▶ **Requirement**: Copy nothing but the lines below running from the line containing "CNT_WIDTH = 48" through the line containing "- Worst ir drop", both end lines included.

▶ **Material supplied**:
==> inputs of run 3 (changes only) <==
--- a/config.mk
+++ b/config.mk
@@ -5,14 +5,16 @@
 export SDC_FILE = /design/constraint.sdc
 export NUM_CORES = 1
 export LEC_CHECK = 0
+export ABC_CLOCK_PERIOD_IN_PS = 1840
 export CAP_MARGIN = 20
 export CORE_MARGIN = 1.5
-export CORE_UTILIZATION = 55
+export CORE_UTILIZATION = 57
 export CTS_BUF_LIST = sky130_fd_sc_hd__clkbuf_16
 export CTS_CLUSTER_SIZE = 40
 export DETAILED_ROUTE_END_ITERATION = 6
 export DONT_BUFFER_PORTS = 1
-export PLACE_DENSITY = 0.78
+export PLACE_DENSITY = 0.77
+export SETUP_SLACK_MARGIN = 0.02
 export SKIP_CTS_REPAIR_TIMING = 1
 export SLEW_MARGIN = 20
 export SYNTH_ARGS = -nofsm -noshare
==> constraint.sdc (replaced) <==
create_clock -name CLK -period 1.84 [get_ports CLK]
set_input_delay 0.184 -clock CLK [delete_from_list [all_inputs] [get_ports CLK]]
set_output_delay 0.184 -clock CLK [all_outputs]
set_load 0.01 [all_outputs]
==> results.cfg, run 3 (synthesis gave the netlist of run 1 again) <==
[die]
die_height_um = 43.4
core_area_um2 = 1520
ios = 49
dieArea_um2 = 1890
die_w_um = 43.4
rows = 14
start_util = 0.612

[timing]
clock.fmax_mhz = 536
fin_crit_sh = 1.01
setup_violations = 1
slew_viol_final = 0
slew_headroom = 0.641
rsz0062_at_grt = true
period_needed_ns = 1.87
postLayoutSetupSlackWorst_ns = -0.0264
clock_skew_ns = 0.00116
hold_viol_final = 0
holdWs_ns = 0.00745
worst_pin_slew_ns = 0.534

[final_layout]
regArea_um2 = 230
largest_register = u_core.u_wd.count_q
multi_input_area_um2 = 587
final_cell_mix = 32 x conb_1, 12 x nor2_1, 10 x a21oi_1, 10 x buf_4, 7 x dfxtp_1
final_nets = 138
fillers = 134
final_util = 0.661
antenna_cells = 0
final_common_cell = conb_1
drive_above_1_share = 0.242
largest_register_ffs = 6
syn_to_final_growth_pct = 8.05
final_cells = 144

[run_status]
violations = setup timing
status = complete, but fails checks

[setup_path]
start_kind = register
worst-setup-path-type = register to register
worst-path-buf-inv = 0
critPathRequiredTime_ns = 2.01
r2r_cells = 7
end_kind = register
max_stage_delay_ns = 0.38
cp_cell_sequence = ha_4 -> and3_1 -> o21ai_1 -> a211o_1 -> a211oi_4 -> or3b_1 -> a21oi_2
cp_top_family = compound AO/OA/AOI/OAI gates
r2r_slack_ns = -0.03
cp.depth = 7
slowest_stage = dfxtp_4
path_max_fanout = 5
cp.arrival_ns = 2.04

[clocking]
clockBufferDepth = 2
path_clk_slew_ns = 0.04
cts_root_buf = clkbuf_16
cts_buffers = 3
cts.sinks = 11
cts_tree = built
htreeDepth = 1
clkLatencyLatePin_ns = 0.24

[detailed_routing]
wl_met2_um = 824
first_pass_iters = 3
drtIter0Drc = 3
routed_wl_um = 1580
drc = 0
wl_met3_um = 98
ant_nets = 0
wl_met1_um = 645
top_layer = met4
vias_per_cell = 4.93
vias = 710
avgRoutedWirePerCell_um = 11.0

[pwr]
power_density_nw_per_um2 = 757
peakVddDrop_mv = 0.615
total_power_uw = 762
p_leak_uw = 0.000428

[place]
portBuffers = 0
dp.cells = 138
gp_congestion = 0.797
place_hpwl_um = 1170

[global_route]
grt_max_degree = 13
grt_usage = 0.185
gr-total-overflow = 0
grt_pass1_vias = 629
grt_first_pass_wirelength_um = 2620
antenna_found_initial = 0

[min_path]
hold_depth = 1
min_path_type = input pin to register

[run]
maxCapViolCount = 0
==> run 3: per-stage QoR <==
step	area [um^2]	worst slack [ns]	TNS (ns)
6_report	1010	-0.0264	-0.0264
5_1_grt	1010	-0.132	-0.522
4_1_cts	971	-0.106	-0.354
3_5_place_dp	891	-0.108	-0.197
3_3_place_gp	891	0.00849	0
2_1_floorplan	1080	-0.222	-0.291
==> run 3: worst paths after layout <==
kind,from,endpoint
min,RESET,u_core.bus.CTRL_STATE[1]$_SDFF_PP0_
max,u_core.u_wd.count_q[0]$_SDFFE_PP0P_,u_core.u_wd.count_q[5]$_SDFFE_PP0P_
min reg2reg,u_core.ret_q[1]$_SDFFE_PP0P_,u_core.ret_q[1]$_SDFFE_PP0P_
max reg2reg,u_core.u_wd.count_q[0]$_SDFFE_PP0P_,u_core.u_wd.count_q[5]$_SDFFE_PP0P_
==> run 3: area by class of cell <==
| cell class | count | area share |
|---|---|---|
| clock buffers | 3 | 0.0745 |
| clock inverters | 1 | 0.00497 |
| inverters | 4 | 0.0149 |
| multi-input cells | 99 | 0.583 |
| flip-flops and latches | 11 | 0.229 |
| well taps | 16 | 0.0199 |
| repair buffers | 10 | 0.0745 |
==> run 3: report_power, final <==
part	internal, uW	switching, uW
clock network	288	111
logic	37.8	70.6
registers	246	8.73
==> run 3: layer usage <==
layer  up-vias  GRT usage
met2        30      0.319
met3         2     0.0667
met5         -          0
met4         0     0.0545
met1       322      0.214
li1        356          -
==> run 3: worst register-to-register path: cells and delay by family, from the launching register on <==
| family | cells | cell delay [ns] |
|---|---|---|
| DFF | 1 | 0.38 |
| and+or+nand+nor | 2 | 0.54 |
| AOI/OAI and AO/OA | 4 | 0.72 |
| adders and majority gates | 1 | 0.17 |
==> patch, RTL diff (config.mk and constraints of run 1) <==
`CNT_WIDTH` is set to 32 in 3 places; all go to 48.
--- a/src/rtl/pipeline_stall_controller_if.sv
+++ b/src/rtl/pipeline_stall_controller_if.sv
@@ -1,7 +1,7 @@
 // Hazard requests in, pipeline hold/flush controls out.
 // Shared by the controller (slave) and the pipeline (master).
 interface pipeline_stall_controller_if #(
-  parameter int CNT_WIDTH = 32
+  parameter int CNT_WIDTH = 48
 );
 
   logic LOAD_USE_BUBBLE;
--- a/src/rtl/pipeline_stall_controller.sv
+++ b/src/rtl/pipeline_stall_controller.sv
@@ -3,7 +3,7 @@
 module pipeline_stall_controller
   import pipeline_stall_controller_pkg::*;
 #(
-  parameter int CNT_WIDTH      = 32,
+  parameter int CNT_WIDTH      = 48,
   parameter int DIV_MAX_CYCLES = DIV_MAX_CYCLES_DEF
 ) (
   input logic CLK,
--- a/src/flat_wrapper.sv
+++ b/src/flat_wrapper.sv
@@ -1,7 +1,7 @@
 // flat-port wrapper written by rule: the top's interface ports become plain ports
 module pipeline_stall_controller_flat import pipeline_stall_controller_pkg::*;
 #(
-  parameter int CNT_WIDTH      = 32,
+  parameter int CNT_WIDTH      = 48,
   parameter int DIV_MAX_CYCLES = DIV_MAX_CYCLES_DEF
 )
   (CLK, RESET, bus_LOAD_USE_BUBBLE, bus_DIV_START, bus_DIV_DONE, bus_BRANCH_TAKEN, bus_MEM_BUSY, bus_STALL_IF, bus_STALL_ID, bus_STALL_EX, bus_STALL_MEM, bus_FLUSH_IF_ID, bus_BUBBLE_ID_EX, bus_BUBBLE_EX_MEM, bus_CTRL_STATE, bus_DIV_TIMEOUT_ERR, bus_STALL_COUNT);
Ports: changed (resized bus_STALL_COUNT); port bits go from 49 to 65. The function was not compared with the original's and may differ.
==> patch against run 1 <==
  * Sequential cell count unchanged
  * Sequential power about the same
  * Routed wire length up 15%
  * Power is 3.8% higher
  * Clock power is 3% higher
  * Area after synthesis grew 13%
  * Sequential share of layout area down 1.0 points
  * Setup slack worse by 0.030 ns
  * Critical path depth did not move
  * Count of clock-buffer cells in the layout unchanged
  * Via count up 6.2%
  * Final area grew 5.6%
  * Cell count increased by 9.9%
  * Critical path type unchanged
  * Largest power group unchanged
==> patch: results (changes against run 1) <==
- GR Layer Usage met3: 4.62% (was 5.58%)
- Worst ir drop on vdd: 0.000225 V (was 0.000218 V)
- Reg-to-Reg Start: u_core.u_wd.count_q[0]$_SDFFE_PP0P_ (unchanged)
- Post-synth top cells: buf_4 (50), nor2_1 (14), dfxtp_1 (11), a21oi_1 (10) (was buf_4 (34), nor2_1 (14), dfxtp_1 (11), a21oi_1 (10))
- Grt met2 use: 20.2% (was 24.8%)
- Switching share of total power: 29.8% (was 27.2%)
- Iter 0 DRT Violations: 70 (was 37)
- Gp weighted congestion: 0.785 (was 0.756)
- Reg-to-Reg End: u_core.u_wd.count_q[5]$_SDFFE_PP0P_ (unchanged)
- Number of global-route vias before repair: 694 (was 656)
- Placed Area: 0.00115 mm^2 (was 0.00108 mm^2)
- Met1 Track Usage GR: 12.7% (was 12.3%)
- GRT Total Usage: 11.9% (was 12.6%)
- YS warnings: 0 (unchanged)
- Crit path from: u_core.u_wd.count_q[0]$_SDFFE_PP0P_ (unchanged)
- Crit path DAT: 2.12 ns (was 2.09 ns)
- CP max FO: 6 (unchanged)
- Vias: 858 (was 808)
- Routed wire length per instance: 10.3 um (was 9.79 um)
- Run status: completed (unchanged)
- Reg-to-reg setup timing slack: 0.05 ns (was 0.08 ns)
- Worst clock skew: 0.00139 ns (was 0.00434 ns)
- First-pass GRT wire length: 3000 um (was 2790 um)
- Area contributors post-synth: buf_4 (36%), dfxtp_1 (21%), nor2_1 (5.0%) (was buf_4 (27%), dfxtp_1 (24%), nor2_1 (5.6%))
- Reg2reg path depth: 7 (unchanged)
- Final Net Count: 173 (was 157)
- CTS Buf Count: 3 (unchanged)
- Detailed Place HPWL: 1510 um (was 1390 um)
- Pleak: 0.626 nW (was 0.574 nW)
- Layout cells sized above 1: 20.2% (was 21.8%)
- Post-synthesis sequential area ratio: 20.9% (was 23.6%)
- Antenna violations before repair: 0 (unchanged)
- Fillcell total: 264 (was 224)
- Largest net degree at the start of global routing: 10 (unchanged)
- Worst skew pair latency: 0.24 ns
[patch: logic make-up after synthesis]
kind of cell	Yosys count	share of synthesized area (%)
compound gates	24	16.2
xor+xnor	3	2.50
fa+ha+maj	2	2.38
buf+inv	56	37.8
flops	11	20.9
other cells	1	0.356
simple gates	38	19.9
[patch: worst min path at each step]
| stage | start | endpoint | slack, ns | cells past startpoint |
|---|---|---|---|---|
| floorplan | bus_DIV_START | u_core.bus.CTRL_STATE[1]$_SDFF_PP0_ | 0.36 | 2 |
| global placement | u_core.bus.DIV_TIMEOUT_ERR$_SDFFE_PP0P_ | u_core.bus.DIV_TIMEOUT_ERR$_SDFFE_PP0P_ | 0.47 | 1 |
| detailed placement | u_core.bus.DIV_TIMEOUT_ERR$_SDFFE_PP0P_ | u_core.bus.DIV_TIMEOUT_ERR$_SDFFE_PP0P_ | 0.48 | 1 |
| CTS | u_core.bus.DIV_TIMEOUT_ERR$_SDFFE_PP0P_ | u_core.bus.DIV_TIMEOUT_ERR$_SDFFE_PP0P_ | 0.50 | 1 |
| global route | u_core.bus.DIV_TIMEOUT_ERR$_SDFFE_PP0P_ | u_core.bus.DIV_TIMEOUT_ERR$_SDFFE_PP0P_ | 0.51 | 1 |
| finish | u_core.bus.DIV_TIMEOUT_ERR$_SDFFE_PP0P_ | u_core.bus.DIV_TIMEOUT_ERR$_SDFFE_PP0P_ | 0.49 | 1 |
--
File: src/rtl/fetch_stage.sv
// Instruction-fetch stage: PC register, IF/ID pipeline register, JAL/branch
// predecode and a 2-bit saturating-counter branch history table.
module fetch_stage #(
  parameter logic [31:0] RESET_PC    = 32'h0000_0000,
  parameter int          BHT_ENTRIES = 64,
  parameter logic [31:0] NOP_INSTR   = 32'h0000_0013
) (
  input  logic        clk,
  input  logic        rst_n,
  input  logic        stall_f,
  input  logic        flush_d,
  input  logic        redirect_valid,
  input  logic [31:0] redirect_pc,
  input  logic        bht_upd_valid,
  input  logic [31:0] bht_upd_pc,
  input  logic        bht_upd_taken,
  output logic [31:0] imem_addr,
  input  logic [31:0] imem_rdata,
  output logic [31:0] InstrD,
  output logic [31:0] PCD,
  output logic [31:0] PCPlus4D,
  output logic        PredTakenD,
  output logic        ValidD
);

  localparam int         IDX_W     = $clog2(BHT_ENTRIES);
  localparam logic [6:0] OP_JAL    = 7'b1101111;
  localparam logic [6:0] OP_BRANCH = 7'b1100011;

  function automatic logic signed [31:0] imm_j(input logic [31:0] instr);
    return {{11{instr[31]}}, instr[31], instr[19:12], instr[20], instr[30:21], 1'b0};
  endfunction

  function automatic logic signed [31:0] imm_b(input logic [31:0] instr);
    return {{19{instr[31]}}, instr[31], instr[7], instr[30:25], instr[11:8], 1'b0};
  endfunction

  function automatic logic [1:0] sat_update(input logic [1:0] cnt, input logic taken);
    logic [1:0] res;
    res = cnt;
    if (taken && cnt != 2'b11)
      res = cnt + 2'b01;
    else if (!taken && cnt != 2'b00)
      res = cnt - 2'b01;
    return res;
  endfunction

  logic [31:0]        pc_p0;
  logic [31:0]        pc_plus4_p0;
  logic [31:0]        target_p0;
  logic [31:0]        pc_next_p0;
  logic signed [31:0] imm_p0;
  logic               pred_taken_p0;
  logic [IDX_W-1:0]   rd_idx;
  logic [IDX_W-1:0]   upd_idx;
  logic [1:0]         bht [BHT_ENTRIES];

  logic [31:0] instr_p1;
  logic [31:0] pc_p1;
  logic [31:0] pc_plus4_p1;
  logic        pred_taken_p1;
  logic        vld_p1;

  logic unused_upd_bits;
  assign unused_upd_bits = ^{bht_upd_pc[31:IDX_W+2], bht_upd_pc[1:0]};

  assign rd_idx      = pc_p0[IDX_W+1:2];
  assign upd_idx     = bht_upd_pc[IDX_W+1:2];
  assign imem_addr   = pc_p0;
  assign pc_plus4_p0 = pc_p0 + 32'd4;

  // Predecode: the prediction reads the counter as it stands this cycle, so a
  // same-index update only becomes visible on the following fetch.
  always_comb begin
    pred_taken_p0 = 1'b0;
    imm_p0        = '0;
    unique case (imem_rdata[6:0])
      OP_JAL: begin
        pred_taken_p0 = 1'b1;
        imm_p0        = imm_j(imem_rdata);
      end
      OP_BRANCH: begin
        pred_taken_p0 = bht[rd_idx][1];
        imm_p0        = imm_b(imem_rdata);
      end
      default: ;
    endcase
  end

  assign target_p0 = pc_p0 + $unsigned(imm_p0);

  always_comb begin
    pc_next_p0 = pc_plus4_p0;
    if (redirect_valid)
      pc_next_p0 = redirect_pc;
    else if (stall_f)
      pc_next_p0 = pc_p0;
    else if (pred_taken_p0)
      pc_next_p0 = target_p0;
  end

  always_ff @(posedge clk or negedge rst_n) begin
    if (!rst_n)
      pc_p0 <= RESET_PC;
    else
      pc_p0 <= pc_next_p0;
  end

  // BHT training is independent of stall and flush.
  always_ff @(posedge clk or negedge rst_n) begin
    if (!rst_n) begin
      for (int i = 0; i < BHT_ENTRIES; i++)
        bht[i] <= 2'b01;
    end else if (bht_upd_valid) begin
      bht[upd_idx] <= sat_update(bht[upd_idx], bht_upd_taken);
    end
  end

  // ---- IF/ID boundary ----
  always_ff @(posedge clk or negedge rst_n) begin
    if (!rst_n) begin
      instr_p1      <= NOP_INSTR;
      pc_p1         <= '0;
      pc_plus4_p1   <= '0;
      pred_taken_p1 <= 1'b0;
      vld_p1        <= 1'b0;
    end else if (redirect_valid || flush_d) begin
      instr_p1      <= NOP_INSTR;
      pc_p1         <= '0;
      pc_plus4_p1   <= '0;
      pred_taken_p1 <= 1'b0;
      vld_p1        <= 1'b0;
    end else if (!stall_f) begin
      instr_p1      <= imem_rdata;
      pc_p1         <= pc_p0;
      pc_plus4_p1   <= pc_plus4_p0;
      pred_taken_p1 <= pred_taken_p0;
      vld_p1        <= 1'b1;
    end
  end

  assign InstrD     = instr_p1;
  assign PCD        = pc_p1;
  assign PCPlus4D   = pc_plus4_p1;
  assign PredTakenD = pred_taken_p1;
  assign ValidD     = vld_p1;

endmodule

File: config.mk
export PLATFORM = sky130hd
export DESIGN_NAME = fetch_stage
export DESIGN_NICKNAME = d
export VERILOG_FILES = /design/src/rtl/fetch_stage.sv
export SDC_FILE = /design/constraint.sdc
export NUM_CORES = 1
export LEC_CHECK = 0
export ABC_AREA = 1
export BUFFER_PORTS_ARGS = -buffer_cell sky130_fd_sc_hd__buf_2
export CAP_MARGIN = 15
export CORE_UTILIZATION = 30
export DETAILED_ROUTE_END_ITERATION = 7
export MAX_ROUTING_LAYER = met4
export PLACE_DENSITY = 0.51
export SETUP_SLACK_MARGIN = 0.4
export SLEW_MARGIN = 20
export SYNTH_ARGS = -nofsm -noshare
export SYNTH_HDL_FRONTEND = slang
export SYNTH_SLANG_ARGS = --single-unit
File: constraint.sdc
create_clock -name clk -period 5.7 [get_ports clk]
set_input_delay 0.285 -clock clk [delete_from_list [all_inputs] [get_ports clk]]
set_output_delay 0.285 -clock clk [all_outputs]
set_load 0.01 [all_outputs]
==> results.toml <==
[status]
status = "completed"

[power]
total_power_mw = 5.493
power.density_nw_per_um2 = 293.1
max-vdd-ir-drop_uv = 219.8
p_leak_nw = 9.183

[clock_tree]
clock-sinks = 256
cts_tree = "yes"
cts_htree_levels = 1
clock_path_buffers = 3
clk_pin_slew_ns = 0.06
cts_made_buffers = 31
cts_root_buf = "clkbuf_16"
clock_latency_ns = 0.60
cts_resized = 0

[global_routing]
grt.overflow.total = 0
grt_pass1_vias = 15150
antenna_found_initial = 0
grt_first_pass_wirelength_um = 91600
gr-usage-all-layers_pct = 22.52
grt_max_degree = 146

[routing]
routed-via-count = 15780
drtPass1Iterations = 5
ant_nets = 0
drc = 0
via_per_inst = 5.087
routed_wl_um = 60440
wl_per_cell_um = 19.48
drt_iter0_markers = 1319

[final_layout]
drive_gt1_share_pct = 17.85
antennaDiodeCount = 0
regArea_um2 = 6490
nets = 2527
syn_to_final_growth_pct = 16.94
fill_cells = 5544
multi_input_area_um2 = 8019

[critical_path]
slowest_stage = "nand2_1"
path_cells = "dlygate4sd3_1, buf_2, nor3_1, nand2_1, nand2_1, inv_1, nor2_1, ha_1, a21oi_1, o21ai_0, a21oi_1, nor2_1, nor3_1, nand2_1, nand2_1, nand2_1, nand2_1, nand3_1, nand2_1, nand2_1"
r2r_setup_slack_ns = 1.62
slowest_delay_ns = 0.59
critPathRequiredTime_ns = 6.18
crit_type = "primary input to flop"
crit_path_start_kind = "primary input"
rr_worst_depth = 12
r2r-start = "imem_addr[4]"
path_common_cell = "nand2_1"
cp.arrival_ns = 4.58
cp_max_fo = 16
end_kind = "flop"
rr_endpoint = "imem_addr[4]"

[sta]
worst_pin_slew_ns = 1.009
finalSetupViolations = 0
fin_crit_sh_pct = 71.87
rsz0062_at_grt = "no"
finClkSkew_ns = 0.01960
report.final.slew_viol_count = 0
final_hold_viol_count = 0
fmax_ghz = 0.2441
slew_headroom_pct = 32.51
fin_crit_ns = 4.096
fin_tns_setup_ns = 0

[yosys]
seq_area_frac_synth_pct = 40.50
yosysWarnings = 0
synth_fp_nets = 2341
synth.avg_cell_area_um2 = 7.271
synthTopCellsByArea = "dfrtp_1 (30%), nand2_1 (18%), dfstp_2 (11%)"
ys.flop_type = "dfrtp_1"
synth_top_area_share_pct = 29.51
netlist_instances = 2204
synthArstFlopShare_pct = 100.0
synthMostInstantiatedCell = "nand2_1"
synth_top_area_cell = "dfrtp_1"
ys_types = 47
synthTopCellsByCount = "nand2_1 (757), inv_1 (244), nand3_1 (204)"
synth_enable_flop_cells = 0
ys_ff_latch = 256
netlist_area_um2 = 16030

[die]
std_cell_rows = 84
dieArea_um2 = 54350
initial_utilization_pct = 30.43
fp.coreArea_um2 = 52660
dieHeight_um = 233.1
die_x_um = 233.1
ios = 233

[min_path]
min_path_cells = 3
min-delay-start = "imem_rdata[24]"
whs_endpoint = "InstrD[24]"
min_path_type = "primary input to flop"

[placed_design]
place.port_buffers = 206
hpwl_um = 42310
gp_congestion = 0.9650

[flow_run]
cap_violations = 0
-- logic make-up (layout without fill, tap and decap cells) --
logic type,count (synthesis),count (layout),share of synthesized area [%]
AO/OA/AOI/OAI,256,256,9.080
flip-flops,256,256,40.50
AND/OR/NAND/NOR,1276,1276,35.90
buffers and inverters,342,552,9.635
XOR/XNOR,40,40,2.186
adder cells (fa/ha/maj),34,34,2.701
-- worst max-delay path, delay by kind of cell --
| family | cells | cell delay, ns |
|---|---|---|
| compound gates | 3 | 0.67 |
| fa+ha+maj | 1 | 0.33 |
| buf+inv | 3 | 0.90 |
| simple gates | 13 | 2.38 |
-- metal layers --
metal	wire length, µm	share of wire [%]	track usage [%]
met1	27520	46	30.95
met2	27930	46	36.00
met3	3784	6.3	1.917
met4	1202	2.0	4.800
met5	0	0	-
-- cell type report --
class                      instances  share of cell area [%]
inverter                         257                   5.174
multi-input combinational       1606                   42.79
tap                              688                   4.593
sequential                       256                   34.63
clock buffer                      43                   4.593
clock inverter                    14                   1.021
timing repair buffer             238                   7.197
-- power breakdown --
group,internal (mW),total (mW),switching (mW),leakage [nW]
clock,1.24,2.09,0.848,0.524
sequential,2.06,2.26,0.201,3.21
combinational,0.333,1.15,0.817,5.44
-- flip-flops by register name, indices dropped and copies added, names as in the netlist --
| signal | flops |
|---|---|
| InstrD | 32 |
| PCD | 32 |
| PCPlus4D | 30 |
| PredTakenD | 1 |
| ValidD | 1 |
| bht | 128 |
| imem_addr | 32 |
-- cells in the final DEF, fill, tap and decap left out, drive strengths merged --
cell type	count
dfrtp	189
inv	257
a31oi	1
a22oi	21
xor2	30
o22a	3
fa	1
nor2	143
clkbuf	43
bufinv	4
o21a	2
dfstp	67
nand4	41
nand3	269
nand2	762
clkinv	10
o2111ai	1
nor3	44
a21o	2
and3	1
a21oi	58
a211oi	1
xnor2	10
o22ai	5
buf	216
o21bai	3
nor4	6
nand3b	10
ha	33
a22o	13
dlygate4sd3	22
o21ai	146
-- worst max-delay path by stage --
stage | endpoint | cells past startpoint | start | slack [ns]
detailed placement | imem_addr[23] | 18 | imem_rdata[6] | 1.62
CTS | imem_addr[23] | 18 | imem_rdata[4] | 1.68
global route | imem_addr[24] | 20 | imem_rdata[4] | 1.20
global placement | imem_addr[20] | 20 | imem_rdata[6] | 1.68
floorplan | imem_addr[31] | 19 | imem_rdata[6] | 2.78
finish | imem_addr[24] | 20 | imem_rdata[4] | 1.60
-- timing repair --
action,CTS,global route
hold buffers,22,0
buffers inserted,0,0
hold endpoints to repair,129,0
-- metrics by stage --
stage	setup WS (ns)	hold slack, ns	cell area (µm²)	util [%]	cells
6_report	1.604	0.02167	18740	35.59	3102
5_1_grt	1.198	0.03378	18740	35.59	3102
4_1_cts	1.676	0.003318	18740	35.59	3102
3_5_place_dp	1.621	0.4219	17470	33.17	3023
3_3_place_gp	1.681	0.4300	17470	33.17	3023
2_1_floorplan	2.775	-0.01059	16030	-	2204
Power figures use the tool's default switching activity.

▶ **Output of the task**:
+  parameter int CNT_WIDTH = 48
 );
 
   logic LOAD_USE_BUBBLE;
--- a/src/rtl/pipeline_stall_controller.sv
+++ b/src/rtl/pipeline_stall_controller.sv
@@ -3,7 +3,7 @@
 module pipeline_stall_controller
   import pipeline_stall_controller_pkg::*;
 #(
-  parameter int CNT_WIDTH      = 32,
+  parameter int CNT_WIDTH      = 48,
   parameter int DIV_MAX_CYCLES = DIV_MAX_CYCLES_DEF
 ) (
   input logic CLK,
--- a/src/flat_wrapper.sv
+++ b/src/flat_wrapper.sv
@@ -1,7 +1,7 @@
 // flat-port wrapper written by rule: the top's interface ports become plain ports
 module pipeline_stall_controller_flat import pipeline_stall_controller_pkg::*;
 #(
-  parameter int CNT_WIDTH      = 32,
+  parameter int CNT_WIDTH      = 48,
   parameter int DIV_MAX_CYCLES = DIV_MAX_CYCLES_DEF
 )
   (CLK, RESET, bus_LOAD_USE_BUBBLE, bus_DIV_START, bus_DIV_DONE, bus_BRANCH_TAKEN, bus_MEM_BUSY, bus_STALL_IF, bus_STALL_ID, bus_STALL_EX, bus_STALL_MEM, bus_FLUSH_IF_ID, bus_BUBBLE_ID_EX, bus_BUBBLE_EX_MEM, bus_CTRL_STATE, bus_DIV_TIMEOUT_ERR, bus_STALL_COUNT);
Ports: changed (resized bus_STALL_COUNT); port bits go from 49 to 65. The function was not compared with the original's and may differ.
==> patch against run 1 <==
  * Sequential cell count unchanged
  * Sequential power about the same
  * Routed wire length up 15%
  * Power is 3.8% higher
  * Clock power is 3% higher
  * Area after synthesis grew 13%
  * Sequential share of layout area down 1.0 points
  * Setup slack worse by 0.030 ns
  * Critical path depth did not move
  * Count of clock-buffer cells in the layout unchanged
  * Via count up 6.2%
  * Final area grew 5.6%
  * Cell count increased by 9.9%
  * Critical path type unchanged
  * Largest power group unchanged
==> patch: results (changes against run 1) <==
- GR Layer Usage met3: 4.62% (was 5.58%)
- Worst ir drop on vdd: 0.000225 V (was 0.000218 V)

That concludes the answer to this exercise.